介護関連会社で総務としてコロナ対策に関わっていたが、感染予防に対する上層部の無理解に退職し、罹患時は職業訓練校に通っていた。当時の自治体基準では、布マスクはマスク着用と認められず、会食した友人と級友2人が濃厚接触者となり学校は5日間休校に。ぜんそく持ちのため中等症者向けホテルで療養となった。その後結婚し、翌年7月に首都圏に転居、現在はデザイナーとして働いている。自身の療養体験をSNSで情報発信し、罹患者やその家族からの相談に乗っている。
語りの内容
で、最初はすごく体がだるかったんですけれども、1日2日くらいすると、まだ起き上がれる状態にはなったので、比較的症状は軽いほうだったと思います。
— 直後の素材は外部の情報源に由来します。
### src/rtl/m_sipo10_if.sv
// Bit-stream and word handshake bundle for the 10-bit deserialiser.
// The master drives the serial stream and acknowledges words.
// The slave (the deserialiser) returns the word and the status flags.
interface m_sipo10_if;
    logic       SHIFT_EN;
    logic       SIN;
    logic       FRAME;
    logic       QACK;
    logic [9:0] Q;
    logic       QVALID;
    logic       ALLONES;
    logic       OVERRUN;
    logic       FRAMEERR;

    modport master (
        output SHIFT_EN, SIN, FRAME, QACK,
        input  Q, QVALID, ALLONES, OVERRUN, FRAMEERR
    );

    modport slave (
        input  SHIFT_EN, SIN, FRAME, QACK,
        output Q, QVALID, ALLONES, OVERRUN, FRAMEERR
    );
endinterface
==> src/rtl/serial_tx_packetizer.sv <==
// Packet FIFO feeding a UART serialiser: optional header, payload words in selectable order,
// optional modulo checksum, all sent as back-to-back 8N1-style frames.
module serial_tx_packetizer #(
  parameter int unsigned          WordWidth         = 8,
  parameter int unsigned          Words             = 4,
  parameter int unsigned          QueueAddressWidth = 3,
  parameter int unsigned          DivWidth          = 16,
  parameter bit                   MsbWordFirst      = 1'b1,
  parameter bit                   HeaderEnable      = 1'b1,
  parameter logic [WordWidth-1:0] HeaderValue       = 'h7E,
  parameter bit                   ChecksumEnable    = 1'b1
) (
  input  logic                         i_clk,
  input  logic                         i_rst,
  input  logic                         i_ce,
  input  logic [Words*WordWidth-1:0]   i_data,
  input  logic [DivWidth-1:0]          i_div,
  output logic                         o_tx,
  output logic                         o_busy,
  output logic                         o_void,
  output logic                         o_overflow,
  output logic                         o_sent
);

  localparam int unsigned PktWidth   = Words * WordWidth;
  localparam int unsigned Depth      = 2 ** QueueAddressWidth;
  localparam int unsigned FrameWidth = $clog2(Words + 3);
  localparam int unsigned BitWidth   = $clog2(WordWidth + 1);
  localparam int unsigned HdrFrames  = HeaderEnable ? 1 : 0;
  localparam int unsigned CsFrames   = ChecksumEnable ? 1 : 0;

  localparam logic [QueueAddressWidth:0] DepthL   = (QueueAddressWidth + 1)'(Depth);
  localparam logic [FrameWidth-1:0]      FramesL  = FrameWidth'(Words + HdrFrames + CsFrames);
  localparam logic [FrameWidth-1:0]      PayEndL  = FrameWidth'(Words + HdrFrames);
  localparam logic [BitWidth-1:0]        LastBitL = BitWidth'(WordWidth - 1);

  localparam logic [2:0] StIdle  = 3'd0;
  localparam logic [2:0] StLoad  = 3'd1;
  localparam logic [2:0] StStart = 3'd2;
  localparam logic [2:0] StData  = 3'd3;
  localparam logic [2:0] StStop  = 3'd4;

  logic [PktWidth-1:0]          r_mem [Depth];
  logic [QueueAddressWidth-1:0] r_wr_ptr, r_rd_ptr;
  logic [QueueAddressWidth:0]   r_count;
  logic                         r_busy, r_overflow, r_sent;
  logic [2:0]                   r_state;
  logic [DivWidth-1:0]          r_div, r_cnt;
  logic [BitWidth-1:0]          r_bit;
  logic [FrameWidth-1:0]        r_frame;
  logic [PktWidth-1:0]          r_shift;
  logic [WordWidth-1:0]         r_word, r_csum;

  logic                         w_push, w_pop, w_bit_end, w_enter_start;
  logic                         w_is_header, w_is_payload;
  logic [QueueAddressWidth:0]   w_count_d;
  logic [WordWidth-1:0]         w_pay_word, w_next_word;

  // Fullness is the registered flag, so a same-cycle pop never rescues a push.
  assign w_push    = i_ce & ~r_busy;
  assign w_pop     = (r_state == StIdle) && (r_count != '0);
  assign w_bit_end = (r_cnt == r_div);
  assign w_enter_start = (r_state == StLoad) ||
                         ((r_state == StStop) && w_bit_end && (r_frame != FramesL));

  assign w_is_header  = HeaderEnable && (r_frame == '0);
  assign w_is_payload = !w_is_header && (r_frame < PayEndL);
  assign w_pay_word   = MsbWordFirst ? r_shift[PktWidth-1 -: WordWidth] : r_shift[WordWidth-1:0];
  assign w_next_word  = w_is_header ? HeaderValue : (w_is_payload ? w_pay_word : r_csum);

  always_comb begin
    w_count_d = r_count;
    if (w_push && !w_pop) begin
      w_count_d = r_count + (QueueAddressWidth + 1)'(1);
    end else if (!w_push && w_pop) begin
      w_count_d = r_count - (QueueAddressWidth + 1)'(1);
    end
  end

  always_ff @(posedge i_clk) begin
    if (w_push) begin
      r_mem[r_wr_ptr] <= i_data;
    end
  end

  always_ff @(posedge i_clk or posedge i_rst) begin
    if (i_rst) begin
      r_wr_ptr   <= '0;
      r_rd_ptr   <= '0;
      r_count    <= '0;
      r_busy     <= 1'b0;
      r_overflow <= 1'b0;
    end else begin
      r_count    <= w_count_d;
      r_busy     <= (w_count_d == DepthL);
      r_overflow <= i_ce & r_busy;
      if (w_push) r_wr_ptr <= r_wr_ptr + QueueAddressWidth'(1);
      if (w_pop)  r_rd_ptr <= r_rd_ptr + QueueAddressWidth'(1);
    end
  end

  // The pop cycle already clears the frame index and checksum, so the load cycle can
  // select frame 0 and arm the first start bit in one step.
  always_ff @(posedge i_clk or posedge i_rst) begin
    if (i_rst) begin
      r_shift <= '0;
      r_frame <= '0;
      r_csum  <= '0;
      r_word  <= '0;
      r_div   <= '0;
    end else if (w_pop) begin
      r_shift <= r_mem[r_rd_ptr];
      r_frame <= '0;
      r_csum  <= '0;
    end else if (w_enter_start) begin
      r_div   <= i_div;
      r_word  <= w_next_word;
      r_frame <= r_frame + FrameWidth'(1);
      if (w_is_payload) begin
        r_csum  <= r_csum + w_pay_word;
        r_shift <= MsbWordFirst ? (r_shift << WordWidth) : (r_shift >> WordWidth);
      end
    end else if ((r_state == StData) && w_bit_end) begin
      r_word <= r_word >> 1;
    end
  end

  always_ff @(posedge i_clk or posedge i_rst) begin
    if (i_rst) begin
      r_state <= StIdle;
      r_cnt   <= '0;
      r_bit   <= '0;
      r_sent  <= 1'b0;
    end else begin
      r_sent <= 1'b0;
      case (r_state)
        StIdle: if (w_pop) r_state <= StLoad;
        StLoad: begin
          r_state <= StStart;
          r_cnt   <= '0;
        end
        StStart: begin
          if (w_bit_end) begin
            r_state <= StData;
            r_cnt   <= '0;
            r_bit   <= '0;
          end else begin
            r_cnt <= r_cnt + DivWidth'(1);
          end
        end
        StData: begin
          if (w_bit_end) begin
            r_cnt <= '0;
            if (r_bit == LastBitL) r_state <= StStop;
            else                   r_bit   <= r_bit + BitWidth'(1);
          end else begin
            r_cnt <= r_cnt + DivWidth'(1);
          end
        end
        StStop: begin
          if (w_bit_end) begin
            r_cnt <= '0;
            if (r_frame == FramesL) begin
              r_state <= StIdle;
              r_sent  <= 1'b1;
            end else begin
              r_state <= StStart;
            end
          end else begin
            r_cnt <= r_cnt + DivWidth'(1);
          end
        end
        default: r_state <= StIdle;
      endcase
    end
  end

  // Combinational from the async-reset state so the line goes high the moment rst asserts.
  always_comb begin
    o_tx = 1'b1;
    case (r_state)
      StStart: o_tx = 1'b0;
      StData:  o_tx = r_word[0];
      default: o_tx = 1'b1;
    endcase
  end

  assign o_busy     = r_busy;
  assign o_void     = (r_state == StIdle) && (r_count == '0);
  assign o_overflow = r_overflow;
  assign o_sent     = r_sent;

endmodule

==> config.mk <==
export PLATFORM = sky130hd
export DESIGN_NAME = serial_tx_packetizer
export DESIGN_NICKNAME = d
export VERILOG_FILES = /design/src/rtl/serial_tx_packetizer.sv
export SDC_FILE = /design/constraint.sdc
export NUM_CORES = 1
export LEC_CHECK = 0
export CAP_MARGIN = 10
export CELL_PAD_IN_SITES_DETAIL_PLACEMENT = 1
export CELL_PAD_IN_SITES_GLOBAL_PLACEMENT = 1
export CORE_ASPECT_RATIO = 0.5
export CORE_MARGIN = 8
export CORE_UTILIZATION = 43
export CTS_CLUSTER_SIZE = 8
export DETAILED_ROUTE_END_ITERATION = 8
export GPL_TIMING_DRIVEN = 0
export PLACE_DENSITY = 0.71
export SYNTH_ARGS = -nofsm -noshare
export SYNTH_HDL_FRONTEND = slang
export SYNTH_SLANG_ARGS = --single-unit
==> constraint.sdc <==
create_clock -name i_clk -period 4.55 [get_ports i_clk]
set_clock_uncertainty 0.2 [all_clocks]
set_input_delay 0.6825 -clock i_clk [delete_from_list [all_inputs] [get_ports i_clk]]
set_output_delay 0.6825 -clock i_clk [all_outputs]
set_load 0.02 [all_outputs]
# Word-level counts from Yosys, hierarchy flattened

Memory sizes are Yosys's and may differ from the RTL's.
Cells that the tools add are included.

Mux-type cells: 33
$lt $le $gt $ge: 1
Bitwise gates (word level): 4
$add $sub $neg: 8
Reduce and logical (&&, ||, !) cells: 27
Equal/unequal tests: 15

Operators with widths:

| kind                                           | count |
|---|---|
| 2-to-1 mux 32 bit                              | 3 |
| 2-to-1 mux 8 bit                               | 7 |
| one-hot mux 16 bit (2 select lines)            | 1 |
| 2-to-1 mux 3 bit                               | 7 |
| 2-to-1 mux 4 bit                               | 5 |
| adder 16 x 1 -> 16 bit (second input constant) | 1 |
| == test 16 bit                                 | 1 |
| 2-to-1 mux 16 bit                              | 1 |
| one-hot mux 3 bit (5 select lines)             | 1 |
| inequality test 2 bit (second input constant)  | 5 |
| nonzero test 2 bit                             | 5 |
| adder 3 x 1 -> 3 bit (second input constant)   | 3 |
| adder 4 x 1 -> 4 bit (second input constant)   | 2 |
| adder 8 bit                                    | 1 |
| logical AND 1 bit                              | 8 |
| one-hot mux 4 bit (2 select lines)             | 1 |
| == test 3 x 2 -> 1 bit (second input constant) | 2 |
| == test 3 bit (second input constant)          | 2 |
| logical NOT 3 bit                              | 2 |
| AND reduction 2 bit                            | 3 |
| 2-to-1 mux 1 bit                               | 5 |
| AND reduction 5 bit                            | 1 |
| == test 4 x 3 -> 1 bit (second input constant) | 1 |
| == test 4 bit (second input constant)          | 1 |
| other kinds (15)                               | 19 |

Memory bits (writable): 256
Bits in registers: 103
Memories kept: 1

Memories:

| name  | words | bits a word | read ports | clocked after Yosys merged registers in | wr ports | RTL line | text |
|---|---|---|---|---|---|---|---|
| r_mem | 8     | 32          | 1          | 0                                       | 1        | 43       | `logic [PktWidth-1:0] r_mem [Depth];` |

# Longest topological paths before layout

Word-level depth: 7
Mapped depth: 9
Mapped depth without buffers: 8

# Least setup slack after synthesis

No wires, ideal clock.

Path type: in2reg
From: input i_ce
To: memory r_mem[0][0] (netlist bit) (enable)
Cell stages on the path: 3
Arrival time: 3.990 ns
Slack: -0.141 ns
Buffers on the path: 1
Library setup time: 0.501 ns
Cells stage by stage: nand2b_1 -> clkbuf_1 -> nor4_1

Cells in the longest elaborated chain, start to end: 3

Ends and longest elaborated chain:

| item                                   | RTL line | text |
|---|---|---|
| start: declaration                     | 15       | `input logic i_ce,` |
| bitwise AND 1 bit                      | 60       | `assign w_push = i_ce & ~r_busy;` |
| 2-to-1 mux 1 bit                       | 81       | `if (w_push) begin` |
| 2-to-1 mux 1 bit (not written as such) | 82       | `r_mem[r_wr_ptr] <= i_data;` |
| end: declaration                       | 43       |  |

Every way passes these cells.

# Worst setup path in the final report

From: register r_count[0]
To: output o_void

Cells in the longest elaborated chain, start to end: 2

Ends and longest elaborated chain:

| item                     | RTL line | text |
|---|---|---|
| start: declaration       | 45       | `logic [QueueAddressWidth:0] r_count;` |
| start signal: assignment | 94       | `r_count <= w_count_d;` |
| logical NOT 4 bit        | 189      | `assign o_void = (r_state == StIdle) && (r_count == '0);` |
| logical AND 1 bit        | 189      |  |
| end: declaration         | 20       | `output logic o_void,` |

Every way passes these cells.

==> summary.md <==
| Metric | Value |
|---|---|
| Vias in the first global route | `9,323` |
| Total GRT Usage | `0.1677` |
| PwrDens | `537.4 mW/mm2` |
| Grt ovf | `0` |
| Clock sink count | `359` |
| CP endpoint kind | `primary output` |
| Dpl ws | `909.8 ps` |
| Post-CTS Resized | `0` |
| Period minus WS final | `3343 ps` |
| Final hold vios | `0` |
| Post-synth EDFFs | `256` |
| Max frequency | `299.2 MHz` |
| Depth of the CTS H-tree | `2` |
| Post-synth cell types | `51` |
| Final WL | `34,290 um` |
| CTS root buffer | `clkbuf_16` |
| Least-Margin Pin Slew | `1097 ps` |
| Vias per cell | `5.517` |
| Crit path largest cell delay | `620 ps` |
| Seq/Total Area, Yosys | `0.6930` |
| Pin count of the biggest net entering global routing | `67` |
| Setup Fix Bufs, Post-CTS | `0` |
| Required @ worst endpoint | `3670 ps` |
| Die area | `0.04100 mm2` |
| Fin crit share | `0.7347` |
| Clock Latency Late Sink | `570 ps` |
| Critical path class | `flop to primary output` |
| Ys flop type | `edfxtp_1` |
| Routed length per placed instance | `22.50 um` |
| Yosys Warn Count | `0` |
| Slew Viols, Final | `0` |
| Die boundary height | `147.2 um` |
| Max capacitance violation total | `0` |
| Min-delay worst type | `flop to flop` |
| Initial antenna violation count | `1` |
| First-pass GRT wire length | `53,870 um` |
| Num CTS Buffers | `50` |
| Area Growth Syn to Fin | `19.71%` |
| Final Non-Filler Cells | `1,524` |
| TritonCTS clock tree | `done` |
| RSZ-0062 raised after global routing | `false` |
| CTS Buffer Depth | `3` |
| Worst slew margin | `0.2644` |
| Via Count | `8,408` |
| Crit-path cells | `inv_1 > ha_1 > or3b_1 > buf_2 > nor2_1 > clkdlybuf4s50_1` |
| Core area | `0.03423 mm2` |
| Drt first pass iters | `7` |
| Critical-path maximum fanout | `7` |
| PortBufs | `55` |
| Peak supply drop | `0.2744 mV` |
| Nets | `1,107` |
| Share of cells above drive strength 1 | `0.1825` |
| Status | `completed` |
| Syn Inst Count | `910` |
| Worst-path clk slew | `50 ps` |
| CP Launch Type | `flop` |
| Synth Net Count | `979` |
| Starting density of the core | `0.4327` |
| Synthesized cell area | `0.01481 mm2` |
| Top Ports | `56` |
| # placed instances | `1,436` |
| GP Congestion | `0.7860` |
| Initial DRC count | `579` |
| Asr flop ratio synth | `0.2869` |
| Leakage | `0.006376 uW` |
| DRT antenna net count | `0` |
| Number of synthesized register bits | `359` |
| Avg Inst Size Synth | `16.28 um2` |
| Post-CTS Hold Buffers | `0` |
| Crit-path slowest cell | `clkdlybuf4s50_1` |
| Final Setup Violations | `0` |
| Drt drc | `0` |
| CP Data Arrival Time | `2460 ps` |
| Final setup margin | `1207 ps` |
| Row cnt | `48` |
| HPWL Detailed | `23,050 um` |
| Ant diodes | `0` |
| Chip width | `278.5 um` |
per-layer routing:
metal / wire [um] / vias to the layer above / global-route usage
li1: - / 3763 / -
met3: 1371 / 61 / 0.03467
met5: 8 / - / 0
met2: 16770 / 150 / 0.2816
met4: 633 / 2 / 0.04207
met1: 15500 / 4432 / 0.2227
cells by family after synthesis:
logic type      count (synthesis)  share of synthesized area
simple gates                  205                    0.06158
buf+inv                        63                    0.01892
xor+xnor                       43                    0.02542
mux                           124                     0.1394
flops                         359                     0.6930
fa+ha+maj                      18                    0.01571
compound gates                 98                    0.04604
critical path: cells and delay by family, from the launching register on:
kind | cells | cell delay, ps
adder cells (fa/ha/maj) | 1 | 140
buffers and inverters | 3 | 900
flip-flops | 1 | 460
AND/OR/NAND/NOR | 2 | 420
state kept, by name, summed over array words and instances (netlist names), 3 cells and up:
name,count
r_div,16
r_mem,256
r_count,4
r_word,8
r_shift,32
r_csum,8
r_state,3
r_wr_ptr,3
r_rd_ptr,3
r_bit,4
r_frame,3
r_cnt,16
final timing paths:
check	depth (start not counted)	start	slack (ps)	end
min in group asynchronous	2	i_rst	320	r_div[2]
max reg2reg	5	r_rd_ptr[1]	1600	r_shift[18]
max in group asynchronous	3	i_rst	3090	r_shift[28]
min	1	r_csum[7]	280	r_csum[7]
max	6	r_count[0]	1210	o_void
min reg2reg	1	r_csum[7]	280	r_csum[7]
placed cells by master, fill, tap and decap left out, drive strengths merged, types with 4 or more instances in the layout:
cell / count
nor2: 40
nand3: 10
o22ai: 15
buf: 49
inv: 17
mux2i: 42
o21ai: 22
nor3: 11
xor2: 25
nand2b: 4
dfrtp: 103
nor4: 5
o221ai: 25
mux4: 64
nand2: 107
nand4: 7
and2: 5
a21o: 5
mux2: 18
and3: 5
xnor2: 18
a21oi: 14
clkdlybuf4s50: 55
edfxtp: 256
clkbuf: 105
ha: 17
where the power goes:
| part | switching, uW | internal, uW | total [uW] | leakage (uW) |
|---|---|---|---|---|
| sequential | 278 | 4070 | 4340 | 0.00360 |
| clock | 1360 | 2050 | 3420 | 0.000680 |
| combinational | 968 | 800 | 1770 | 0.00210 |
| total | 2610 | 6920 | 9530 | 0.00638 |
layout make-up:
class | count | area (um2)
fill | 3242 | 16500
inverter | 16 | 62.56
buffer | 47 | 220.2
multi-input combinational | 488 | 4325
timing repair buffer | 76 | 859.6
tap | 450 | 563.0
clock inverter | 2 | 50.05
clock buffer | 86 | 1386
sequential | 359 | 10260
metrics by stage:
step	power (uW)	hold WS [ps]	utilization	area [um2]	setup TNS (ps)
finish	9529	281.0	0.5180	17730	0
global route	9947	298.5	0.5180	17730	0
CTS	9647	283.4	0.5180	17730	0
detailed placement	6184	273.1	0.4760	16300	0
global placement	5966	255.5	0.4654	15930	-456860
floorplan	5443	241.0	-	14820	0
Yosys cell counts, drive strengths merged, types with 5 or more instances:
master	n	share of area
inv	16	0.0041
mux2	18	0.014
and2	5	0.0022
clkbuf	19	0.0048
buf	28	0.010
edfxtp	256	0.52
nand2	107	0.027
nand3	10	0.0034
nand4	7	0.0030
xor2	25	0.015
o221ai	25	0.015
mux2i	42	0.028
and3	5	0.0021
mux4	64	0.097
a21oi	14	0.0052
o22ai	15	0.0063
a21o	5	0.0025
xnor2	18	0.011
ha	17	0.014
o21ai	22	0.0077
nor3	11	0.0045
nor4	5	0.0021
dfrtp	103	0.17
nor2	40	0.010
Power figures use the tool's default switching activity.
`config.mk`:
```
export PLATFORM = sky130hd
export DESIGN_NAME = reg64
export DESIGN_NICKNAME = d
export VERILOG_FILES = /design/src/rtl/reg64.sv
export SDC_FILE = /design/constraint.sdc
export NUM_CORES = 1
export LEC_CHECK = 0
export BUFFER_PORTS_ARGS = -buffer_cell sky130_fd_sc_hd__buf_2
export CAP_MARGIN = 15
export CORE_UTILIZATION = 48
export DETAILED_ROUTE_END_ITERATION = 12
export GPL_TIMING_DRIVEN = 0
export PLACE_DENSITY = 0.83
export SYNTH_ARGS = -nofsm -noshare
export SYNTH_HDL_FRONTEND = slang
export SYNTH_SLANG_ARGS = --single-unit
```
`constraint.sdc`:
```
create_clock -name clk -period 2.3 [get_ports clk]
set_input_delay 0.46 -clock clk [delete_from_list [all_inputs] [get_ports clk]]
set_output_delay 0.46 -clock clk [all_outputs]
set_load 0.01 [all_outputs]
```
`src/rtl/reg64.sv`:
```
// Parameterised storage register with write enable and synchronous active-low reset.
// dataout comes straight from the flop, so there is no path from any input to it.
module reg64 #(
    parameter int unsigned     WIDTH       = 64,
    parameter logic [WIDTH-1:0] RESET_VALUE = '0
) (
    input  logic             clk,
    input  logic             reset_n,
    input  logic [WIDTH-1:0] datain,
    input  logic             wea,
    output logic [WIDTH-1:0] dataout
);

    // Declaration initialiser sets the power-up value before any reset edge.
    logic [WIDTH-1:0] data_q = RESET_VALUE;

    always_ff @(posedge clk) begin
        if (!reset_n) begin
            data_q <= RESET_VALUE;
        end else if (wea) begin
            data_q <= datain;
        end
    end

    assign dataout = data_q;

endmodule

```
# Yosys cells after proc, flatten, opt, wreduce, memory -nomap -nowiden

Cells that the tools add are included.

Input port bits: 67
Register bits: 64

# Longest topological paths before layout

Depth in word-level cells: 0
Depth in mapped cells: 4
Gate-level depth less buffers: 2

# Worst setup path after synthesis

Ideal clock, no wire load.

Kind: input to register
Start: input wea
End: register data_q[10], in the netlist dataout[10]
Library setup time: 0.116 ns
Required time: 2.184 ns
Cell stages on the path: 4
Data arrival time: 0.993 ns
Setup slack: 1.191 ns
Path buffers: 2
Path through: buf_6 buf_8 mux2i_1 nor2b_1

RTL lines:

| item                   | line | text |
|---|---|---|
| start: declaration     | 10   | `input logic wea,` |
| end signal: assignment | 21   | `data_q <= datain;` |
| end: declaration       | 15   | `logic [WIDTH-1:0] data_q = RESET_VALUE;` |

# Worst setup path in the final report

Start: register data_q[22], in the netlist dataout[22]
End: output dataout[22]

RTL lines:

| item             | line | text |
|---|---|---|
| end: declaration | 11   | `output logic [WIDTH-1:0] dataout` |

No word-level cell between the ends.

==> summary.md <==
| Metric | Value |
|---|---|
| Global-route wire length before repair | 7320 um |
| Flip-flop and latch count after synthesis | 64 |
| Category of the worst setup path launch point | flop |
| Post-Route Setup TNS | 0 ns |
| Critical path buffers and inverters | 1 |
| DRC violation total after the first TritonRoute iteration | 23 |
| Core footprint | 4817 um2 |
| Adder and majority gate portion of the synthesized area | 0% |
| GRT Overall Usage | 17.95% |
| Mapped Area | 2451 um2 |
| Final RePlAce weighted congestion | 0.6584 |
| Parity-gate share of the synthesized area counting xor and xnor cells | 0% |
| Top cell family by delay on the critical path | flip-flops |
| Hold path cells | 3 |
| Sequential fraction of the synthesis area | 52.27% |
| Clk_skew | 0 ns |
| Count of vias placed by the detailed router | 1865 |
| Hold violation count in the final report | 0 |
| Number of global-route vias before repair | 1739 |
| Shortest period the worst path allows | 1.255 ns |
| Final-report max-slew violation count | 0 |
| FP Rows | 25 |
| Remaining antenna violation count | 0 |
| Total gr overflow | 0 |
| Outcome | completed |
| Met2 WL post-DR | 2324 um |
| Post-Syn Instances | 206 |
| Synth cell types | 7 |
| Hold-fix buffers at CTS | 0 |
| Post-CTS Resized | 0 |
| Leakage Power | 0.001738 uW |
| Rel. slew slack | 76.99% |
| Clock latency at the later pin of the worst-skew pair | 0.31 ns |
| Horiz. Die Dim | 73.46 um |
| R2r worst-path depth | 2 |
| Worst setup path class | reg -> out |
| Clock Root Buffer | clkbuf_8 |
| Buffer depth of the longest clock path | 2 |
| Post-synthesis mux area share | 26.14% |
| Fmax | 0.7966 GHz |
| Ant diodes | 0 |
| Cells along the critical path | buf_2 |
| Most frequent standard cell in the layout excluding fill and tap cells | buf_2 |
| CP required | 1.84 ns |
| Top-level I/O count | 131 |
| Clock slew at the register clock pins of the worst setup and hold paths | 0.07 ns |
| Final cycle utilization of the critical path | 54.58% |
| Endpoint arrival time on the critical path | 0.80 ns |
| Detail Placement HPWL | 3751 um |
| Largest family of logic cells by synthesized area | multiplexers |
| Fraction of layout instances using a drive strength above 1 | 42.65% |
| Aggregate routed wire length | 4964 um |
| Port Buffer Count | 128 |
| Biggest cell delay along the critical path | 0.34 ns |
| Share of the core filled with cells in the final layout | 69.25% |
| CP Depth | 1 |
| Highest-count cells in the layout ignoring fill and taps | buf_2, mux2i_1, nor2b_1, dfxtp_1, clkbuf_8 |
| CTS buffer count | 9 |
| Maximum number of pins on one net before global-route repair | 11 |
| Number of levels the H-tree was split into | 3 |
| Post-synthesis to final-layout area growth | 36.09% |
| Total DRC errors in the routed layout | 0 |
| CTS tree | yes |
| YS warnings | 0 |
| Post-Layout Cell Count | 414 |
| RSZ-0062 raised after global routing | no |
| Full die area | 5396 um2 |
| Highest signal layer in the routed design | met4 |
| Share of the synthesized area in compound gates (AO/OA/AOI/OAI) | 0% |
| Sort of element at the end of the critical path | output port |
| Final Net Count | 412 |
| Drt via density | 4.505 |
| Met3 layer wire length in the routed design | 389 um |
| Slowest cell on the critical path | dfxtp_1 |
| Number of setup violations in the final report | 0 |
| Synth Area in Simple Gates | 16.33% |
| Critical-path maximum fanout | 2 |
| Hold Path Class | in -> reg |
| Worst voltage drop across the vdd grid | 0.3757 mV |
| Count of maximum capacitance violations | 0 |
| Routed length per instance | 11.99 um |
| Syn nets | 273 |
| Routed metal-1 wire length | 2173 um |
| Starting density of the core | 50.88% |
| Placed Cells | 401 |
| Post-CTS setup-driven buffer insertion count | 0 |
| Die Height | 73.46 um |
| Number of clock sinks | 64 |
| Syn Area/Cell | 11.90 um2 |
| Number of antenna violations at the first check in global routing | 0 |
| Least-Margin Pin Slew | 0.3452 ns |
| Pwr/cell area | 700.3 nW/um2 |
| First-pass detailed-route iteration total | 4 |
| Max FFs per register | 64 |
==> where the power goes <==
group	switching (uW)	internal (uW)
Sequential	30.4	1180
Combinational	152	180
Clock	367	431
==> logic make-up (layout without fill, tap and decap cells) <==
kind of cell	after synthesis	after routing
mux	64	64
buf+inv	14	155
flops	64	64
simple gates	64	64
==> area by class of cell <==
| class | instances | area (um2) |
|---|---|---|
| Clock inverter | 1 | 5.005 |
| Tap cell | 67 | 83.83 |
| Sequential cell | 64 | 1281 |
| Clock buffer | 12 | 155.1 |
| Multi-Input combinational cell | 128 | 1041 |
| Timing Repair Buffer | 128 | 640.6 |
| Fill cell | 400 | 1481 |
| Buffer | 14 | 128.9 |
==> layer usage <==
metal / GRT usage, % / up-vias
met3: 5.761 / 8
met4: 8.974 / 0
met2: 30.78 / 84
met5: 0 / -
li1: - / 951
met1: 19.91 / 822
==> cells in the mapped netlist (all sizes together) <==
master  number  area share (%)
clkbuf       7             1.1
dfxtp       64              52
nor2b       64              16
buf          7             4.1
mux2i       64              26
==> worst paths after layout <==
kind / startpoint / end / slack (ns)
max: dataout[22] / dataout[22] / 1.04
min: datain[56] / dataout[56] / 0.40
max reg2reg: dataout[58] / dataout[58] / 1.65
min reg2reg: dataout[18] / dataout[18] / 0.51
==> per-stage QoR <==
step | hold slack, ns | setup WS [ns] | power, uW | area [um2]
final | 0.3977 | 1.045 | 2336 | 3336
after floorplan | 0.5384 | 1.191 | 1421 | 2451
after global routing | 0.3997 | 1.002 | 2439 | 3336
after CTS | 0.3851 | 1.027 | 2365 | 3336
after detailed placement | 0.4993 | 1.015 | 1565 | 3176
after global placement | 0.4907 | 1.081 | 1554 | 3176
Power figures use the tool's default switching activity.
ただ、だるさがだんだんよくなってくるのと反対に、途中で嗅覚異常が出始めまして。確かホテルに行く前日、12月10日の夜にちょっとゴミまとめておかなきゃと思って、夜中にゴミをまとめる作業をしてたんですけれども。ま、何日も生ゴミとか置いてしまったのでちょっと臭いするかなと思ったんですけど、あんまり臭いが分かんなくて。そんなわけないと思って、いろんな調味料とかワインとか開けて、臭いを確認したんですけど、やっぱり臭いが分からなくなり始めていたんですよね。で、そこからは小まめにワインとかの臭いを確認して、嗅覚がどのくらい失われてるのか、少しでも進行を遅らせられないかとか、頑張ってました。でも結局ホテルに着く頃にはほとんど臭いが分からなくなってしまって。お弁当を食べても肉なのか魚なのかよく分かんないみたいなことがあったりとかして、そこは結構つらいところではありました。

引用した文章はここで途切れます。